-- WORK REQUEST --
Tally the lines below that hold the string "DepthW", and report the tally by itself.

Start of DATA EXTRACT

`src/rtl/cordic_result_collector.sv`:
```
// Result collector for the pipelined CORDIC core: follows issued ops down a fixed-latency tag
// line and buffers results in a credit-protected FIFO. Option macro: CORDIC_COLLECT_BYPASS_EN.
module cordic_result_collector #(
  parameter int unsigned LATENCY = 28,
  parameter int unsigned DEPTH   = 8,
  parameter int unsigned TAG_W   = 4
) (
  input  logic                clock,
  input  logic                reset_n,
  input  logic                issue_valid,
  output logic                issue_ready,
  input  logic [1:0]          issue_mode,
  input  logic [TAG_W-1:0]    issue_tag,
  input  logic signed [31:0]  pipe_x,
  input  logic signed [31:0]  pipe_y,
  input  logic signed [31:0]  pipe_angle,
  output logic                out_valid,
  input  logic                out_ready,
  output logic signed [31:0]  out_x,
  output logic signed [31:0]  out_y,
  output logic signed [31:0]  out_angle,
  output logic [1:0]          out_mode,
  output logic [TAG_W-1:0]    out_tag,
  output logic [6:0]          inflight
);

  localparam int unsigned AW = $clog2(DEPTH);
  localparam int unsigned EW = 3 * 32 + 2 + TAG_W;
  localparam logic [7:0] DepthW = 8'(DEPTH);

  logic               accept;
  logic               emerge;
  logic               bypass;
  logic               fifo_wr;
  logic               fifo_pop;
  logic               fifo_empty;
  logic [AW:0]        fifo_count;
  logic [7:0]         credit_sum;
  logic [EW-1:0]      wr_entry;
  logic [EW-1:0]      head;

  logic [LATENCY-1:0] dl_vld_q, dl_vld_d;
  logic [1:0]         dl_mode_q [LATENCY];
  logic [1:0]         dl_mode_d [LATENCY];
  logic [TAG_W-1:0]   dl_tag_q  [LATENCY];
  logic [TAG_W-1:0]   dl_tag_d  [LATENCY];
  logic [6:0]         inflight_q, inflight_d;
  logic [AW:0]        wptr_q, wptr_d;
  logic [AW:0]        rptr_q, rptr_d;
  logic [EW-1:0]      mem_q [DEPTH];
  logic [EW-1:0]      mem_d [DEPTH];

  assign fifo_count = wptr_q - rptr_q;
  assign fifo_empty = (fifo_count == '0);

  // Credits are derived only from registered state; accepting while the sum is below DEPTH
  // keeps fifo_count + inflight <= DEPTH, so an emergence always finds a free slot.
  assign credit_sum  = 8'(fifo_count) + {1'b0, inflight_q};
  assign issue_ready = (credit_sum < DepthW);
  assign accept      = issue_valid & issue_ready;
  assign emerge      = dl_vld_q[LATENCY-1];
  assign inflight    = inflight_q;

  assign wr_entry = {pipe_x, pipe_y, pipe_angle, dl_mode_q[LATENCY-1], dl_tag_q[LATENCY-1]};
  assign head     = mem_q[rptr_q[AW-1:0]];

`ifdef CORDIC_COLLECT_BYPASS_EN
  assign bypass = fifo_empty & emerge & out_ready;
`else
  assign bypass = 1'b0;
`endif

  assign fifo_wr  = emerge & ~bypass;
  assign fifo_pop = ~fifo_empty & out_ready;

  always_comb begin
    out_valid = ~fifo_empty;
    {out_x, out_y, out_angle, out_mode, out_tag} = head;
`ifdef CORDIC_COLLECT_BYPASS_EN
    if (bypass) begin
      out_valid = 1'b1;
      {out_x, out_y, out_angle, out_mode, out_tag} = wr_entry;
    end
`endif
  end

  always_comb begin
    dl_vld_d     = dl_vld_q;
    dl_mode_d    = dl_mode_q;
    dl_tag_d     = dl_tag_q;
    dl_vld_d[0]  = accept;
    dl_mode_d[0] = issue_mode;
    dl_tag_d[0]  = issue_tag;
    for (int unsigned k = 1; k < LATENCY; k++) begin
      dl_vld_d[k]  = dl_vld_q[k-1];
      dl_mode_d[k] = dl_mode_q[k-1];
      dl_tag_d[k]  = dl_tag_q[k-1];
    end
  end

  always_comb begin
    inflight_d = inflight_q;
    if (accept && !emerge) begin
      inflight_d = inflight_q + 7'd1;
    end else if (!accept && emerge) begin
      inflight_d = inflight_q - 7'd1;
    end
  end

  always_comb begin
    wptr_d = wptr_q + {{AW{1'b0}}, fifo_wr};
    rptr_d = rptr_q + {{AW{1'b0}}, fifo_pop};
    mem_d  = mem_q;
    if (fifo_wr) begin
      mem_d[wptr_q[AW-1:0]] = wr_entry;
    end
  end

  always_ff @(posedge clock or negedge reset_n) begin
    if (!reset_n) begin
      dl_vld_q   <= '0;
      dl_mode_q  <= '{default: '0};
      dl_tag_q   <= '{default: '0};
      inflight_q <= '0;
      wptr_q     <= '0;
      rptr_q     <= '0;
      mem_q      <= '{default: '0};
    end else begin
      dl_vld_q   <= dl_vld_d;
      dl_mode_q  <= dl_mode_d;
      dl_tag_q   <= dl_tag_d;
      inflight_q <= inflight_d;
      wptr_q     <= wptr_d;
      rptr_q     <= rptr_d;
      mem_q      <= mem_d;
    end
  end

endmodule

```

End of DATA EXTRACT

-- EXERCISE OUTPUT --
2